Important Guidance on Courts' Expansive Discretion to Grant Compassionate Release

2020 was a big year for compassionate release. Although Congress enacted the "First Step Act" more than two years ago—allowing incarcerated people to directly ask federal courts for release when "extraordinary and compelling" reasons warranted release—the pandemic sparked a flurry of litigation about the meaning of the law. 

As of December 2020, as Prof. Douglas Berman points out, COVID-19 has "killed in nine months more US prisoners than capital punishment over last 50+ years." So far, between BOP and privately run facilities, nearly 200 federal prisoners have died of this disease.

This week the Sixth Circuit continued to provide important guidance on district courts' wide discretion to decide what constitutes "extraordinary and compelling" reasons for release.

Background. Before the First Step Act, the BOP rarely moved for release for ill prisoners. According to the NYT, "[f]rom 2013 to 2017, the BOP approved 6 percent of the 5,400 applications received, while 266 inmates who requested compassionate release died in custody."

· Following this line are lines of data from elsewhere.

**src/hw/rtl/etv_pkg.sv**
```systemverilog
// types, constants and constant tables shared by the synth voice
package etv_pkg;

  // fixed formats
  localparam int LEN_BITS      = 20;
  localparam int ENV_FRAC_BITS = 24;
  localparam int FREQ_BITS     = 23;
  localparam int PPH_BITS      = 20;
  localparam int TREM_BITS     = 13;
  localparam int ATK_BITS      = 16;
  localparam int SAMPLE_BITS   = 18;
  localparam int PHASE_BITS    = 32;

  // divider sizes
  localparam int DIV_Q_BITS    = 28;
  localparam int DIV_CNT_BITS  = 5;
  localparam logic [DIV_CNT_BITS-1:0] DIV_STEPS_DECAY  = DIV_CNT_BITS'(DIV_Q_BITS);
  localparam logic [DIV_CNT_BITS-1:0] DIV_STEPS_ATTACK = DIV_CNT_BITS'(ENV_FRAC_BITS);

  // exp2 iteration
  localparam int EXP_STEPS     = 24;
  localparam int EXP_K_BITS    = 5;
  localparam int ACC_BITS      = 31;
  localparam int C_BITS        = 30;

  // arithmetic constants
  localparam logic [DIV_Q_BITS-1:0] LOG2_1000_Q24 = 28'd167198116;
  localparam int TREM_DEPTH_Q16 = 13107;

  // reset values
  localparam logic [PPH_BITS-1:0]   PPH_RESET   = 20'd97392;
  localparam logic [TREM_BITS-1:0]  TREM_RESET  = 13'd1024;
  localparam logic [ATK_BITS-1:0]   ATK_RESET   = 16'd441;
  localparam logic [PHASE_BITS-1:0] STEP_RESET  = 32'd42852480;
  localparam logic [ENV_FRAC_BITS-1:0] DF_RESET = ENV_FRAC_BITS'(
    ((64'd1 << ENV_FRAC_BITS) * 64'd9999 + 64'd5000) / 64'd10000);

  // configuration register indexes
  localparam int CFG_ADDR_BITS = 4;
  localparam logic [1:0] REG_PPH  = 2'd0;
  localparam logic [1:0] REG_TREM = 2'd1;
  localparam logic [1:0] REG_ATK  = 2'd2;

  // shared multiplier operand selection
  typedef enum logic [3:0] {
    M_TSTEP = 4'd0,
    M_LSTEP = 4'd1,
    M_TSQ   = 4'd2,
    M_LSQ   = 4'd3,
    M_TREM  = 4'd4,
    M_DECAY = 4'd5,
    M_TENV  = 4'd6,
    M_AM    = 4'd7,
    M_EXP   = 4'd8
  } mul_sel_e;

  // product writeback destination
  typedef enum logic [3:0] {
    W_NONE  = 4'd0,
    W_TSTEP = 4'd1,
    W_PHASE = 4'd2,
    W_TSIN  = 4'd3,
    W_LSIN  = 4'd4,
    W_TREM  = 4'd5,
    W_DECAY = 4'd6,
    W_TENV  = 4'd7,
    W_EXP   = 4'd8
  } wb_sel_e;

  // controller to datapath commands
  typedef struct packed {
    mul_sel_e mul_sel;
    wb_sel_e  wb_sel;
    logic     cap_in;
    logic     load_trig;
    logic     div_decay;
    logic     div_attack;
    logic     env_from_div;
    logic     exp_init;
    logic     exp_step;
    logic     df_load;
    logic     left_dec;
    logic     res_load;
    logic     res_zero;
  } etv_cmd_t;

  // datapath to controller status
  typedef struct packed {
    logic is_trig;
    logic live;
    logic in_attack;
    logic div_busy;
    logic exp_last;
  } etv_stat_t;

  typedef logic [EXP_STEPS:0][C_BITS-1:0] exp_tab_t;

  // integer square root, bit by bit
  function automatic logic [63:0] isqrt64(input logic [63:0] v_in);
    logic [63:0] v;
    logic [63:0] r;
    logic [63:0] b;
    int i;
    v = v_in;
    r = '0;
    b = 64'h4000_0000_0000_0000;
    for (i = 0; i < 32; i++) begin
      if (b > v) b = b >> 2;
    end
    for (i = 0; i < 32; i++) begin
      if (b != 64'd0) begin
        if (v >= r + b) begin
          v = v - (r + b);
          r = (r >> 1) + b;
        end else begin
          r = r >> 1;
        end
        b = b >> 2;
      end
    end
    return r;
  endfunction

  // factors 2^(-2^-k) in Q30, built at elaboration
  function automatic exp_tab_t exp_table();
    exp_tab_t t;
    logic [63:0] c;
    int k;
    c = 64'd1 << 29;
    t[0] = C_BITS'(c);
    for (k = 1; k <= EXP_STEPS; k++) begin
      c = isqrt64(c << 30);
      t[k] = C_BITS'(c);
    end
    return t;
  endfunction

  localparam exp_tab_t EXP_TAB = exp_table();

  // magnitude of the phase scaled to 17 bits
  function automatic logic [16:0] xq_of(input logic [PHASE_BITS-1:0] ph);
    logic [PHASE_BITS-1:0] m;
    m = ph[PHASE_BITS-1] ? (PHASE_BITS'(0) - ph) : ph;
    return m[PHASE_BITS-1:15];
  endfunction

  // parabolic sine from phase and registered xq squared
  function automatic logic signed [SAMPLE_BITS-1:0] para_y(
    input logic [PHASE_BITS-1:0] ph, input logic [18:0] sq_sh);
    logic [18:0] mag;
    logic signed [SAMPLE_BITS-1:0] y;
    mag = {xq_of(ph), 2'b00} - sq_sh;
    y = {1'b0, mag[16:0]};
    return ph[PHASE_BITS-1] ? -y : y;
  endfunction

endpackage

```
**src/hw/rtl/etv_ctrl.sv**
```systemverilog
// voice sequencer: steps the shared multiplier and divider per item
module etv_ctrl import etv_pkg::*; (
  input  logic      clk_i,
  input  logic      rst_ni,
  input  logic      in_valid_i,
  output logic      in_ready_o,
  output logic      out_valid_o,
  input  logic      out_ready_i,
  input  etv_stat_t stat_i,
  output etv_cmd_t  cmd_o
);

  typedef enum logic [20:0] {
    S_IDLE   = 21'h000001,
    S_TSTEP  = 21'h000002,
    S_TWB    = 21'h000004,
    S_TDIV   = 21'h000008,
    S_EMUL   = 21'h000010,
    S_EWB    = 21'h000020,
    S_EFIN   = 21'h000040,
    S_LSTEP  = 21'h000080,
    S_PHASE  = 21'h000100,
    S_TSQ    = 21'h000200,
    S_LSQ    = 21'h000400,
    S_LWB    = 21'h000800,
    S_TRM    = 21'h001000,
    S_ENV    = 21'h002000,
    S_EDIV   = 21'h004000,
    S_EDEC   = 21'h008000,
    S_TENV   = 21'h010000,
    S_TEWB   = 21'h020000,
    S_AM     = 21'h040000,
    S_OUT    = 21'h080000,
    S_SILENT = 21'h100000
  } state_e;

  state_e state_q, state_d;
  logic   out_valid_q, out_valid_d;
  logic   slot_free;
  logic   in_xfer;

  assign slot_free = !out_valid_q || out_ready_i;
  assign in_xfer   = in_valid_i && (state_q == S_IDLE);

  // next state and commands
  always_comb begin
    state_d = state_q;
    cmd_o   = '0;
    cmd_o.mul_sel = M_TSTEP;
    cmd_o.wb_sel  = W_NONE;
    case (state_q)
      S_IDLE: begin
        if (in_valid_i) begin
          cmd_o.cap_in = 1'b1;
          state_d = S_TSTEP;
        end
      end
      S_TSTEP: begin
        if (stat_i.is_trig) begin
          state_d = S_TWB;
        end else if (stat_i.live) begin
          state_d = S_LSTEP;
        end else begin
          state_d = S_SILENT;
        end
      end
      S_TWB: begin
        cmd_o.wb_sel    = W_TSTEP;
        cmd_o.load_trig = 1'b1;
        cmd_o.div_decay = 1'b1;
        state_d = S_TDIV;
      end
      S_TDIV: begin
        if (!stat_i.div_busy) begin
          cmd_o.exp_init = 1'b1;
          state_d = S_EMUL;
        end
      end
      S_EMUL: begin
        cmd_o.mul_sel = M_EXP;
        state_d = S_EWB;
      end
      S_EWB: begin
        cmd_o.mul_sel  = M_EXP;
        cmd_o.wb_sel   = W_EXP;
        cmd_o.exp_step = 1'b1;
        state_d = stat_i.exp_last ? S_EFIN : S_EMUL;
      end
      S_EFIN: begin
        cmd_o.df_load = 1'b1;
        state_d = S_IDLE;
      end
      S_LSTEP: begin
        cmd_o.mul_sel = M_LSTEP;
        state_d = S_PHASE;
      end
      S_PHASE: begin
        cmd_o.mul_sel = M_LSTEP;
        cmd_o.wb_sel  = W_PHASE;
        state_d = S_TSQ;
      end
      S_TSQ: begin
        cmd_o.mul_sel = M_TSQ;
        state_d = S_LSQ;
      end
      S_LSQ: begin
        cmd_o.mul_sel = M_LSQ;
        cmd_o.wb_sel  = W_TSIN;
        state_d = S_LWB;
      end
      S_LWB: begin
        cmd_o.mul_sel = M_LSQ;
        cmd_o.wb_sel  = W_LSIN;
        state_d = S_TRM;
      end
      S_TRM: begin
        cmd_o.mul_sel = M_TREM;
        state_d = S_ENV;
      end
      S_ENV: begin
        cmd_o.mul_sel = M_DECAY;
        cmd_o.wb_sel  = W_TREM;
        if (stat_i.in_attack) begin
          cmd_o.div_attack = 1'b1;
          state_d = S_EDIV;
        end else begin
          state_d = S_EDEC;
        end
      end
      S_EDIV: begin
        if (!stat_i.div_busy) begin
          cmd_o.env_from_div = 1'b1;
          state_d = S_TENV;
        end
      end
      S_EDEC: begin
        cmd_o.wb_sel = W_DECAY;
        state_d = S_TENV;
      end
      S_TENV: begin
        cmd_o.mul_sel  = M_TENV;
        cmd_o.left_dec = 1'b1;
        state_d = S_TEWB;
      end
      S_TEWB: begin
        cmd_o.mul_sel = M_TENV;
        cmd_o.wb_sel  = W_TENV;
        state_d = S_AM;
      end
      S_AM: begin
        cmd_o.mul_sel = M_AM;
        state_d = S_OUT;
      end
      S_OUT: begin
        cmd_o.mul_sel = M_AM;
        if (slot_free) begin
          cmd_o.res_load = 1'b1;
          state_d = S_IDLE;
        end
      end
      S_SILENT: begin
        if (slot_free) begin
          cmd_o.res_load = 1'b1;
          cmd_o.res_zero = 1'b1;
          state_d = S_IDLE;
        end
      end
      default: state_d = S_IDLE;
    endcase
  end

  // result slot occupancy
  always_comb begin
    out_valid_d = out_valid_q;
    if (out_valid_q && out_ready_i) out_valid_d = 1'b0;
    if (cmd_o.res_load) out_valid_d = 1'b1;
  end

  always_ff @(posedge clk_i or negedge rst_ni) begin
    if (!rst_ni) begin
      state_q     <= S_IDLE;
      out_valid_q <= 1'b0;
    end else begin
      state_q     <= state_d;
      out_valid_q <= out_valid_d;
    end
  end

  assign in_ready_o  = (state_q == S_IDLE) && (in_xfer || !in_valid_i);
  assign out_valid_o = out_valid_q;

endmodule

```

Even before the pandemic, the First Step Act's provision allowing incarcerated people to petition the court directly was already making a difference. But the pandemic accelerated its use, as the Sixth Circuit explained recently:

In 2019, federal courts granted 145 compassionate release motions; incarcerated individuals filed ninety-six (67.1%) of the motions, and the BOP filed the other forty-seven (32.9%). See [USSC Report, at 47]. We are now well into the second year of the First Step Act's implementation, a year defined by COVID-19. The BOP denied or ignored more than 98% of compassionate release requests in the first three months of the pandemic. See Blakinger & Neff [] (citing data provided by the BOP). Now unhindered by the BOP's procedural bars, incarcerated persons' filing and federal courts' granting § 3582(c)(1)(A) motions have surged this year. 10,940 federal prisoners applied for compassionate release between March and May 2020, id., and federal courts have compassionately released an estimated 1,700 persons in 2020 so far, compare [USSC Report, at 47] (twenty-four grants of compassionate release in 2018; 145 grants in 2019), with [BOP Statistics] (1,992 grants since December 2018).

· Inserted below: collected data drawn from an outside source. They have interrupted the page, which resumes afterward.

===== src/hw/rtl/etv_div.sv =====
// restoring divider, one quotient bit per cycle
module etv_div import etv_pkg::*; (
  input  logic                    clk_i,
  input  logic                    rst_ni,
  input  logic                    start_i,
  input  logic [LEN_BITS-1:0]     rem_i,
  input  logic [DIV_Q_BITS-1:0]   dvd_i,
  input  logic [LEN_BITS-1:0]     dvs_i,
  input  logic [DIV_CNT_BITS-1:0] steps_i,
  output logic                    busy_o,
  output logic [DIV_Q_BITS-1:0]   quo_o
);

  logic                    busy_q;
  logic [DIV_CNT_BITS-1:0] cnt_q;
  logic [LEN_BITS-1:0]     rem_q, rem_d, dvs_q;
  logic [DIV_Q_BITS-1:0]   dvd_q, quo_q;
  logic [LEN_BITS:0]       rem_sh;
  logic                    ge;

  // trial subtract
  always_comb begin
    rem_sh = {rem_q, dvd_q[DIV_Q_BITS-1]};
    ge     = rem_sh >= {1'b0, dvs_q};
    rem_d  = ge ? LEN_BITS'(rem_sh - {1'b0, dvs_q}) : rem_sh[LEN_BITS-1:0];
  end

  // control
  always_ff @(posedge clk_i or negedge rst_ni) begin
    if (!rst_ni) begin
      busy_q <= 1'b0;
      cnt_q  <= '0;
    end else if (start_i) begin
      busy_q <= 1'b1;
      cnt_q  <= steps_i;
    end else if (busy_q) begin
      cnt_q <= cnt_q - 1'b1;
      if (cnt_q == DIV_CNT_BITS'(1)) busy_q <= 1'b0;
    end
  end

  // operands and quotient
  always_ff @(posedge clk_i) begin
    if (start_i) begin
      rem_q <= rem_i;
      dvd_q <= dvd_i;
      dvs_q <= dvs_i;
      quo_q <= '0;
    end else if (busy_q) begin
      rem_q <= rem_d;
      dvd_q <= {dvd_q[DIV_Q_BITS-2:0], 1'b0};
      quo_q <= {quo_q[DIV_Q_BITS-2:0], ge};
    end
  end

  assign busy_o = busy_q;
  assign quo_o  = quo_q;

endmodule


===== src/hw/rtl/etv_datapath.sv =====
// voice datapath: shared multiplier, phases, envelope, decay factor
module etv_datapath import etv_pkg::*; (
  input  logic                          clk_i,
  input  logic                          rst_ni,
  input  etv_cmd_t                      cmd_i,
  output etv_stat_t                     stat_o,
  input  logic                          action_i,
  input  logic [FREQ_BITS-1:0]          note_freq_i,
  input  logic [LEN_BITS-1:0]           note_length_i,
  input  logic [PPH_BITS-1:0]           pph_i,
  input  logic [TREM_BITS-1:0]          trem_i,
  input  logic [ATK_BITS-1:0]           atk_i,
  output logic signed [SAMPLE_BITS-1:0] sample_o,
  output logic                          active_o
);

  logic                          action_q;
  logic [FREQ_BITS-1:0]          freq_q;
  logic [LEN_BITS-1:0]           len_q;
  logic [PHASE_BITS-1:0]         tone_phase_q, lfo_phase_q, tone_step_q;
  logic [LEN_BITS-1:0]           total_q, left_q;
  logic [ENV_FRAC_BITS-1:0]      env_q, df_q;
  logic signed [SAMPLE_BITS-1:0] tone_y_q, lfo_y_q, am_q, s1_q;
  logic [ACC_BITS-1:0]           acc_q;
  logic [EXP_K_BITS-1:0]         k_q;
  logic signed [65:0]            p_q;
  logic signed [32:0]            mul_a, mul_b;
  logic signed [65:0]            p_sh16, p_shenv;
  logic signed [SAMPLE_BITS-1:0] sample_q;
  logic                          active_q;

  logic [ATK_BITS-1:0]           attack;
  logic [LEN_BITS-1:0]           elapsed, dec_len;
  logic                          div_start, div_busy;
  logic [LEN_BITS-1:0]           div_rem, div_dvs;
  logic [DIV_Q_BITS-1:0]         div_dvd, quo;
  logic [DIV_CNT_BITS-1:0]       div_steps;
  logic                          exp_bit;
  logic [3:0]                    ip;
  logic [ACC_BITS-1:0]           acc_sh;
  logic [ENV_FRAC_BITS:0]        df_raw;

  // effective attack and note position
  always_comb begin
    attack  = (atk_i == '0) ? ATK_BITS'(1) : atk_i;
    elapsed = total_q - left_q;
    dec_len = (len_q > LEN_BITS'(attack)) ? (len_q - LEN_BITS'(attack)) : LEN_BITS'(1);
  end

  // multiplier operand select
  always_comb begin
    case (cmd_i.mul_sel)
      M_TSTEP: begin mul_a = {10'b0, freq_q};        mul_b = {13'b0, pph_i}; end
      M_LSTEP: begin mul_a = {20'b0, trem_i};        mul_b = {13'b0, pph_i}; end
      M_TSQ:   begin mul_a = {16'b0, xq_of(tone_phase_q)};
                     mul_b = {16'b0, xq_of(tone_phase_q)}; end
      M_LSQ:   begin mul_a = {16'b0, xq_of(lfo_phase_q)};
                     mul_b = {16'b0, xq_of(lfo_phase_q)}; end
      M_TREM:  begin mul_a = 33'(lfo_y_q);           mul_b = 33'(TREM_DEPTH_Q16); end
      M_DECAY: begin mul_a = {9'b0, env_q};          mul_b = {9'b0, df_q}; end
      M_TENV:  begin mul_a = 33'(tone_y_q);          mul_b = {9'b0, env_q}; end
      M_AM:    begin mul_a = 33'(s1_q);              mul_b = 33'(am_q); end
      M_EXP:   begin mul_a = {2'b0, acc_q};          mul_b = {3'b0, EXP_TAB[k_q]}; end
      default: begin mul_a = '0;                     mul_b = '0; end
    endcase
  end

  // registered product
  always_ff @(posedge clk_i) begin
    p_q <= mul_a * mul_b;
  end

  assign p_sh16  = p_q >>> 16;
  assign p_shenv = p_q >>> ENV_FRAC_BITS;

  // attack and decay divider operands, exp2
  always_comb begin
    div_start = cmd_i.div_decay | cmd_i.div_attack;
    if (cmd_i.div_attack) begin
      div_rem   = elapsed;
      div_dvd   = '0;
      div_dvs   = LEN_BITS'(attack);
      div_steps = DIV_STEPS_ATTACK;
    end else begin
      div_rem   = '0;
      div_dvd   = LOG2_1000_Q24;
      div_dvs   = dec_len;
      div_steps = DIV_STEPS_DECAY;
    end
    exp_bit = quo[5'(EXP_STEPS) - k_q];
    ip      = quo[DIV_Q_BITS-1:ENV_FRAC_BITS];
    acc_sh  = acc_q >> ip;
    df_raw  = (ENV_FRAC_BITS+1)'(acc_sh >> (C_BITS - ENV_FRAC_BITS));
  end

  etv_div u_div (
    .clk_i,
    .rst_ni,
    .start_i (div_start),
    .rem_i   (div_rem),
    .dvd_i   (div_dvd),
    .dvs_i   (div_dvs),
    .steps_i (div_steps),
    .busy_o  (div_busy),
    .quo_o   (quo)
  );

  // captured item
  always_ff @(posedge clk_i) begin
    if (cmd_i.cap_in) begin
      action_q <= action_i;
      freq_q   <= note_freq_i;
      len_q    <= note_length_i;
    end
  end

  // voice state
  always_ff @(posedge clk_i or negedge rst_ni) begin
    if (!rst_ni) begin
      tone_phase_q <= '0;
      lfo_phase_q  <= '0;
      tone_step_q  <= STEP_RESET;
      total_q      <= '0;
      left_q       <= '0;
      env_q        <= '0;
      df_q         <= DF_RESET;
    end else begin
      if (cmd_i.wb_sel == W_TSTEP) tone_step_q <= p_q[39:8];
      if (cmd_i.wb_sel == W_PHASE) begin
        tone_phase_q <= tone_phase_q + tone_step_q;
        lfo_phase_q  <= lfo_phase_q + p_q[39:8];
      end
      if (cmd_i.load_trig) begin
        total_q <= len_q;
        left_q  <= len_q;
        env_q   <= '0;
      end
      if (cmd_i.left_dec) left_q <= left_q - 1'b1;
      if (cmd_i.wb_sel == W_DECAY) env_q <= p_q[ENV_FRAC_BITS +: ENV_FRAC_BITS];
      if (cmd_i.env_from_div) env_q <= quo[ENV_FRAC_BITS-1:0];
      if (cmd_i.df_load) begin
        df_q <= df_raw[ENV_FRAC_BITS] ? {ENV_FRAC_BITS{1'b1}} : df_raw[ENV_FRAC_BITS-1:0];
      end
    end
  end

  // sample path and exp2 accumulator
  always_ff @(posedge clk_i) begin
    case (cmd_i.wb_sel)
      W_TSIN:  tone_y_q <= para_y(tone_phase_q, p_q[32:14]);
      W_LSIN:  lfo_y_q  <= para_y(lfo_phase_q, p_q[32:14]);
      W_TREM:  am_q     <= SAMPLE_BITS'(65536) + p_sh16[SAMPLE_BITS-1:0];
      W_TENV:  s1_q     <= p_shenv[SAMPLE_BITS-1:0];
      W_EXP:   if (exp_bit) acc_q <= p_q[C_BITS +: ACC_BITS];
      default: ;
    endcase
    if (cmd_i.exp_init) begin
      acc_q <= ACC_BITS'(1) << C_BITS;
      k_q   <= EXP_K_BITS'(1);
    end else if (cmd_i.exp_step) begin
      k_q <= k_q + 1'b1;
    end
  end

  // result register
  always_ff @(posedge clk_i) begin
    if (cmd_i.res_load) begin
      if (cmd_i.res_zero) begin
        sample_q <= '0;
        active_q <= 1'b0;
      end else begin
        sample_q <= p_sh16[SAMPLE_BITS-1:0];
        active_q <= 1'b1;
      end
    end
  end

  assign sample_o = sample_q;
  assign active_o = active_q;

  assign stat_o.is_trig   = action_q;
  assign stat_o.live      = left_q != '0;
  assign stat_o.in_attack = elapsed < LEN_BITS'(attack);
  assign stat_o.div_busy  = div_busy;
  assign stat_o.exp_last  = k_q == EXP_K_BITS'(EXP_STEPS);

endmodule


===== config.mk =====
export PLATFORM = sky130hd
export DESIGN_NAME = etv_datapath
export DESIGN_NICKNAME = d
export VERILOG_FILES = /design/src/hw/rtl/etv_pkg.sv /design/src/hw/rtl/etv_div.sv /design/src/hw/rtl/etv_datapath.sv
export SDC_FILE = /design/constraint.sdc
export NUM_CORES = 2
export LEC_CHECK = 0
export BUFFER_PORTS_ARGS = -buffer_cell sky130_fd_sc_hd__buf_2
export CAP_MARGIN = 25
export CORE_MARGIN = 2
export CORE_UTILIZATION = 60
export CTS_CLUSTER_SIZE = 24
export DETAILED_ROUTE_END_ITERATION = 7
export GPL_ROUTABILITY_DRIVEN = 1
export GPL_TIMING_DRIVEN = 0
export PLACE_DENSITY = 0.76
export SLEW_MARGIN = 20
export SYNTH_ARGS = -nofsm -noshare
export SYNTH_HDL_FRONTEND = slang
export SYNTH_SLANG_ARGS = --single-unit
export TNS_END_PERCENT = 30

===== constraint.sdc =====
create_clock -name clk_i -period 12.9 [get_ports clk_i]
set_input_delay 1.29 -clock clk_i [delete_from_list [all_inputs] [get_ports clk_i]]
set_output_delay 1.29 -clock clk_i [all_outputs]
set_load 0.03 [all_outputs]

Roadblocks. Federal prosecutors have vigorously fought many of these COVID-19-related petitions for release. The first roadblock to release was the "administrative exhaustion" requirement, and whether petitioners had to wait 30 days after asking the BOP to petition for release before asking the courts. As covered here, the Sixth Circuit sided with the government, holding that the requirement was mandatory.

Another potential hurdle was whether, as the government argued, petitioners needed to satisfy the detailed guidance about compassionate release found in Sentencing Commission policy statement USSG 1B1.13 and its corresponding "commentary." This argument found support in the language of the First Step Act, which amended 18 U.S.C. § 3582, stating that compassionate-release reductions must be "consistent with applicable policy statements issued by the Sentencing Commission." But on the other hand, 1B1.13, by its own terms, addressed the old (pre-First Step Act) procedure where motions were made by "the Director of the Bureau of Prisons," not those made directly by an incarcerated person to the court directly. 

Given that the policy statement was so clearly outdated, could it truly be called "applicable"?

Recent Rulings. In November, the Sixth Circuit answered "no." In United States v. Jones, the court held: "Until the Sentencing Commission updates § 1B1.13 to reflect the First Step Act, district courts have full discretion in the interim to determine whether an 'extraordinary and compelling' reason justifies compassionate release when an imprisoned person files a § 3582(c)(1)(A) motion." One Sixth Circuit judge concurred, but argued that the court didn't need to reach the 1B1.13 question.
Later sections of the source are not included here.